Sycamore declines growth proposal

By Richard Snowden

Sycamore City Council members have differing opinions as to why the proposed annexation of hundreds of new homes did not pass the council during its Oct. 3 meeting.

Although the plan received generally favorable reviews – all members of the council and some residents applauded the quality of B&B’s past work in Sycamore – council members Alan Bauer (First Ward), Barbara Leach (Third Ward), Grace Adee (Third Ward) and Darren Knuth (Fourth Ward) all said they voted down the proposal because their constituents preferred a slower pace for community development.

The proposal, put forth by Wolf Lake Development, a branch of B&B Development, would have added 738 new homes to Sycamore. Officially, the council shot down 81 homes, and the developer chose to remove the remaining annexations from the council agenda after the negative vote. The additional annexations would have amounted to 397 acres and 657 homes.

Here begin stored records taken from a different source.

File: src/verilog/seg_addr_pkg.sv
// constants and types for the segmented address generator
package seg_addr_pkg;
    localparam int OFS_W = 16;
    localparam int PHYS_W = 20;
    localparam int SEG_SHIFT = 4;
    localparam int MEM_BYTES = 1048576;
    localparam logic [PHYS_W-1:0] PHYS_ZERO = 20'h00000;
    localparam logic [OFS_W-1:0] OFS_ZERO = 16'h0000;
    localparam logic [OFS_W-1:0] STEP_BYTE = 16'h0001;
    localparam logic [OFS_W-1:0] STEP_WORD = 16'h0002;
    localparam logic [PHYS_W-1:0] PHYS_ONE = 20'h00001;
    localparam logic [PHYS_W-1:0] PHYS_TWO = 20'h00002;
    localparam logic [PHYS_W-1:0] PHYS_THREE = 20'h00003;
    localparam logic [1:0] BYTE_LANE0 = 2'h0;
    localparam logic [1:0] BYTE_LANE1 = 2'h1;
    localparam logic [1:0] BYTE_LANE2 = 2'h2;
    localparam logic [1:0] BYTE_LANE3 = 2'h3;

    // kind of memory reference issued by the execution logic
    typedef enum logic [2:0] {
        REF_FETCH = 3'h0,
        REF_STACK = 3'h1,
        REF_VAR = 3'h2,
        REF_STR_SRC = 3'h3,
        REF_STR_DST = 3'h4,
        REF_BASE_PTR = 3'h5
    } ref_kind_t;

    // segment selection for an override prefix
    typedef enum logic [1:0] {
        SEG_EXTRA = 2'h0,
        SEG_CODE = 2'h1,
        SEG_STACK = 2'h2,
        SEG_DATA = 2'h3
    } seg_sel_t;
endpackage

File: src/verilog/segmented_address_generator.sv
// segmented physical address generator with byte ordering for words and pointers
`timescale 1ns/1ps

module segmented_address_generator
(
    input wire logic i_clk,
    input wire logic i_nrst,
    input wire logic i_ce,
    // segment bases
    input wire logic [seg_addr_pkg::OFS_W-1:0] i_code_seg_base,
    input wire logic [seg_addr_pkg::OFS_W-1:0] i_stack_seg_base,
    input wire logic [seg_addr_pkg::OFS_W-1:0] i_data_seg_base,
    input wire logic [seg_addr_pkg::OFS_W-1:0] i_extra_seg_base,
    // offset sources
    input wire logic [seg_addr_pkg::OFS_W-1:0] i_instruction_pointer,
    input wire logic [seg_addr_pkg::OFS_W-1:0] i_stack_pointer,
    input wire logic [seg_addr_pkg::OFS_W-1:0] i_effective_address,
    input wire logic [seg_addr_pkg::OFS_W-1:0] i_source_index,
    input wire logic [seg_addr_pkg::OFS_W-1:0] i_destination_index,
    // request
    input wire logic i_req,
    input wire seg_addr_pkg::ref_kind_t i_ref_kind,
    input wire logic [seg_addr_pkg::OFS_W-1:0] i_disp,
    // override prefix and instruction boundary
    input wire logic i_prefix_valid,
    input wire seg_addr_pkg::seg_sel_t i_prefix_seg,
    input wire logic i_instr_end,
    // string stepping
    input wire logic i_str_step,
    input wire logic i_str_word,
    input wire logic i_direction_control_flag,
    input wire logic i_src_load,
    input wire logic i_dst_load,
    // word and pointer data to store
    input wire logic [seg_addr_pkg::OFS_W-1:0] i_word_data,
    input wire logic [seg_addr_pkg::OFS_W-1:0] i_ptr_seg_data,
    // outputs
    output logic o_addr_valid,
    output logic [seg_addr_pkg::PHYS_W-1:0] o_phys_addr,
    output logic [seg_addr_pkg::PHYS_W-1:0] o_phys_addr_hi,
    output logic [seg_addr_pkg::OFS_W-1:0] o_offset,
    output seg_addr_pkg::seg_sel_t o_seg_used,
    output logic [7:0] o_byte0,
    output logic [7:0] o_byte1,
    output logic [7:0] o_byte2,
    output logic [7:0] o_byte3,
    output logic o_override_pending,
    output logic [seg_addr_pkg::OFS_W-1:0] o_source_index,
    output logic [seg_addr_pkg::OFS_W-1:0] o_destination_index
);
    import seg_addr_pkg::*;

    // physical address from a base and offset, high carry dropped
    function automatic logic [PHYS_W-1:0] phys_of(input logic [OFS_W-1:0] base,
                                                  input logic [OFS_W-1:0] ofs);
        logic [PHYS_W-1:0] shifted;
        shifted = {base, {SEG_SHIFT{1'b0}}};
        phys_of = shifted + {{(PHYS_W-OFS_W){1'b0}}, ofs};
    endfunction

    // base value of a selected segment
    function automatic logic [OFS_W-1:0] base_of(input seg_sel_t sel,
                                                 input logic [OFS_W-1:0] cs,
                                                 input logic [OFS_W-1:0] ss,
                                                 input logic [OFS_W-1:0] ds,
                                                 input logic [OFS_W-1:0] es);
        case (sel)
            SEG_CODE: base_of = cs;
            SEG_STACK: base_of = ss;
            SEG_DATA: base_of = ds;
            default: base_of = es;
        endcase
    endfunction

    logic ovr_valid_reg;
    seg_sel_t ovr_seg_reg;
    logic [OFS_W-1:0] si_reg;
    logic [OFS_W-1:0] di_reg;
    logic [OFS_W-1:0] step;
    seg_sel_t seg_next;
    logic [OFS_W-1:0] ofs_next;
    logic [OFS_W-1:0] ofs_hi;
    logic ovr_now;
    seg_sel_t ovr_sel;

    // a prefix in the same cycle as the request counts at once
    assign ovr_now = i_prefix_valid | ovr_valid_reg;
    assign ovr_sel = i_prefix_valid ? i_prefix_seg : ovr_seg_reg;
    assign step = i_str_word ? STEP_WORD : STEP_BYTE;
    assign ofs_hi = ofs_next + STEP_WORD;

    // default segment, offset source and override per reference kind
    always_comb
    begin
        seg_next = SEG_DATA;
        ofs_next = i_effective_address;
        case (i_ref_kind)
            REF_FETCH:
            begin
                seg_next = SEG_CODE;
                ofs_next = i_instruction_pointer;
            end
            REF_STACK:
            begin
                seg_next = SEG_STACK;
                ofs_next = i_stack_pointer;
            end
            REF_VAR:
            begin
                seg_next = ovr_now ? ovr_sel : SEG_DATA;
                ofs_next = i_effective_address + i_disp;
            end
            REF_STR_SRC:
            begin
                seg_next = ovr_now ? ovr_sel : SEG_DATA;
                ofs_next = si_reg;
            end
            REF_STR_DST:
            begin
                seg_next = SEG_EXTRA;
                ofs_next = di_reg;
            end
            REF_BASE_PTR:
            begin
                seg_next = ovr_now ? ovr_sel : SEG_STACK;
                ofs_next = i_effective_address + i_disp;
            end
            default:
            begin
                seg_next = SEG_DATA;
                ofs_next = i_effective_address;
            end
        endcase
    end

    // override prefix held until the following instruction ends
    always_ff @(posedge i_clk or negedge i_nrst)
    begin
        if (!i_nrst)
        begin
            ovr_valid_reg <= 1'b0;
            ovr_seg_reg <= SEG_DATA;
        end
        else if (i_ce)
        begin
            if (i_prefix_valid)
            begin
                ovr_valid_reg <= 1'b1;
                ovr_seg_reg <= i_prefix_seg;
            end
            else if (i_instr_end)
            begin
                ovr_valid_reg <= 1'b0;
            end
        end
    end

    // string index registers, loaded or stepped by element size
    always_ff @(posedge i_clk or negedge i_nrst)
    begin
        if (!i_nrst)
        begin
            si_reg <= OFS_ZERO;
            di_reg <= OFS_ZERO;
        end
        else if (i_ce)
        begin
            if (i_src_load)
            begin
                si_reg <= i_source_index;
            end
            else if (i_str_step)
            begin
                si_reg <= i_direction_control_flag ? si_reg - step : si_reg + step;
            end
            if (i_dst_load)
            begin
                di_reg <= i_destination_index;
            end
            else if (i_str_step)
            begin
                di_reg <= i_direction_control_flag ? di_reg - step : di_reg + step;
            end
        end
    end

    // registered address outputs, any byte alignment accepted
    always_ff @(posedge i_clk or negedge i_nrst)
    begin
        if (!i_nrst)
        begin
            o_addr_valid <= 1'b0;
            o_phys_addr <= PHYS_ZERO;
            o_phys_addr_hi <= PHYS_ZERO;
            o_offset <= OFS_ZERO;
            o_seg_used <= SEG_DATA;
        end
        else if (i_ce)
        begin
            o_addr_valid <= i_req;
            if (i_req)
            begin
                o_phys_addr <= phys_of(base_of(seg_next, i_code_seg_base, i_stack_seg_base,
                                               i_data_seg_base, i_extra_seg_base), ofs_next);
                o_phys_addr_hi <= phys_of(base_of(seg_next, i_code_seg_base, i_stack_seg_base,
                                                  i_data_seg_base, i_extra_seg_base), ofs_hi);
                o_offset <= ofs_next;
                o_seg_used <= seg_next;
            end
        end
    end

    // byte lanes: word low byte first, pointer offset then segment
    always_ff @(posedge i_clk or negedge i_nrst)
    begin
        if (!i_nrst)
        begin
            o_byte0 <= 8'h00;
            o_byte1 <= 8'h00;
            o_byte2 <= 8'h00;
            o_byte3 <= 8'h00;
        end
        else if (i_ce)
        begin
            o_byte0 <= i_word_data[7:0];
            o_byte1 <= i_word_data[15:8];
            o_byte2 <= i_ptr_seg_data[7:0];
            o_byte3 <= i_ptr_seg_data[15:8];
        end
    end

    // mirrors of internal state
    always_ff @(posedge i_clk or negedge i_nrst)
    begin
        if (!i_nrst)
        begin
            o_override_pending <= 1'b0;
            o_source_index <= OFS_ZERO;
            o_destination_index <= OFS_ZERO;
        end
        else if (i_ce)
        begin
            o_override_pending <= i_prefix_valid | (ovr_valid_reg & ~i_instr_end);
            o_source_index <= i_src_load ? i_source_index
                : (i_str_step ? (i_direction_control_flag ? si_reg - step : si_reg + step)
                : si_reg);
            o_destination_index <= i_dst_load ? i_destination_index
                : (i_str_step ? (i_direction_control_flag ? di_reg - step : di_reg + step)
                : di_reg);
        end
    end

    // fetch always lands in the code segment one cycle later
    property p_fetch_code;
        @(posedge i_clk) disable iff (!i_nrst)
        (i_ce && i_req && i_ref_kind == REF_FETCH) |=> (o_seg_used == SEG_CODE);
    endproperty
    a_fetch_code: assert property (p_fetch_code) else $error("fetch not in code segment");

    property p_stack_seg;
        @(posedge i_clk) disable iff (!i_nrst)
        (i_ce && i_req && i_ref_kind == REF_STACK) |=> (o_seg_used == SEG_STACK);
    endproperty
    a_stack_seg: assert property (p_stack_seg) else $error("stack not in stack segment");

    property p_dst_extra;
        @(posedge i_clk) disable iff (!i_nrst)
        (i_ce && i_req && i_ref_kind == REF_STR_DST) |=> (o_seg_used == SEG_EXTRA);
    endproperty
    a_dst_extra: assert property (p_dst_extra) else $error("string dest not extra");

    property p_var_default;
        @(posedge i_clk) disable iff (!i_nrst)
        (i_ce && i_req && i_ref_kind == REF_VAR && !ovr_now) |=> (o_seg_used == SEG_DATA);
    endproperty
    a_var_default: assert property (p_var_default) else $error("variable default wrong");

    property p_bp_default;
        @(posedge i_clk) disable iff (!i_nrst)
        (i_ce && i_req && i_ref_kind == REF_BASE_PTR && !ovr_now) |=> (o_seg_used == SEG_STACK);
    endproperty
    a_bp_default: assert property (p_bp_default) else $error("base pointer default wrong");

    property p_override_ends;
        @(posedge i_clk) disable iff (!i_nrst)
        (i_ce && i_instr_end && !i_prefix_valid) |=> !o_override_pending;
    endproperty
    a_override_ends: assert property (p_override_ends) else $error("override outlived instr");

    property p_addr_form;
        @(posedge i_clk) disable iff (!i_nrst)
        (i_ce && i_req && i_ref_kind == REF_FETCH) |=>
        (o_phys_addr == {$past(i_code_seg_base), 4'h0} + {4'h0, $past(i_instruction_pointer)});
    endproperty
    a_addr_form: assert property (p_addr_form) else $error("physical address wrong");

    property p_step_dir;
        @(posedge i_clk) disable iff (!i_nrst)
        (i_ce && i_str_step && !i_src_load && i_direction_control_flag && !i_str_word) |=>
        (si_reg == $past(si_reg) - STEP_BYTE);
    endproperty
    a_step_dir: assert property (p_step_dir) else $error("index step wrong");

    property p_hi_word;
        @(posedge i_clk) disable iff (!i_nrst)
        o_addr_valid |-> (o_phys_addr_hi - o_phys_addr == PHYS_TWO) || (o_offset > 16'hfffd);
    endproperty
    a_hi_word: assert property (p_hi_word) else $error("pointer high word address wrong");

    // word element stepping upward moves the destination index by two
    property p_dst_step;
        @(posedge i_clk) disable iff (!i_nrst)
        (i_ce && i_str_step && !i_dst_load && !i_direction_control_flag && i_str_word) |=>
        (di_reg == $past(di_reg) + STEP_WORD);
    endproperty
    a_dst_step: assert property (p_dst_step) else $error("destination step wrong");

    // a held prefix steers the string source until the instruction ends
    property p_src_override;
        @(posedge i_clk) disable iff (!i_nrst)
        (i_ce && i_req && i_ref_kind == REF_STR_SRC && ovr_valid_reg && !i_prefix_valid) |=>
        (o_seg_used == $past(ovr_seg_reg));
    endproperty
    a_src_override: assert property (p_src_override) else $error("source override lost");

    // low byte of a word goes to the lower lane, high byte to the next
    property p_word_order;
        @(posedge i_clk) disable iff (!i_nrst)
        (i_ce && i_nrst) |=> ({o_byte1, o_byte0} == $past(i_word_data));
    endproperty
    a_word_order: assert property (p_word_order) else $error("word byte order wrong");
endmodule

With close to 3,000 new homes slated for construction in Sycamore, Bauer also said the timing of the proposal played a role in his decision.

“A lot of people who talked to me about the issue said they felt we needed to slow the growth down,” he said. “The other main reason is the traffic along Plank Road. There’s already a lot of traffic along that route, and the subdivision would probably have made things worse.”

Despite voting against the proposal, Bauer offered a favorable assessment of the development plan.

“These are actually very well-planned subdivisions,” he said. “The developer’s commitment to the city, to our schools and parks, was solid, as well. I just think their timing wasn’t good.”

Alderman Pete Paulsen (2nd Ward), who voted in favor of the proposal, said he has rejected other development proposals in the past but believed this proposal was a good one.

“If we’re going to have development, it should pay for itself,” said Paulsen. “This was the first proposal I’ve seen in five years on the council that would’ve done that. It was nice to finally see a development plan that would provide our tax base with needed funds.”

Wolf Lake Development offered a $3,000-per-residence school impact fee, double the amount of the highest previous offer, which the council approved in February 2004 for the Sycamore Creek subdivisions.

Paulsen said he had concerns about how the proposal’s defeat would affect the area’s economy.

“We certainly want the economic development on the commercial and retail side of things, and you won’t attract businesses unless you have enough residents to work for them,” Paulsen said. “It’s a delicate balance and we take these issues very seriously.”

Sycamore residents’ concerns about the proposed development centered on worries the city might open itself up to too much development too quickly, Paulsen said.

“I think most of the objection was over the city growing too big, too fast,” he said. “The general consensus seems to be that people prefer slow growth.”

The council voted 5-4 in favor of pursuing the project, one vote short of the two-thirds majority required to approve annexations.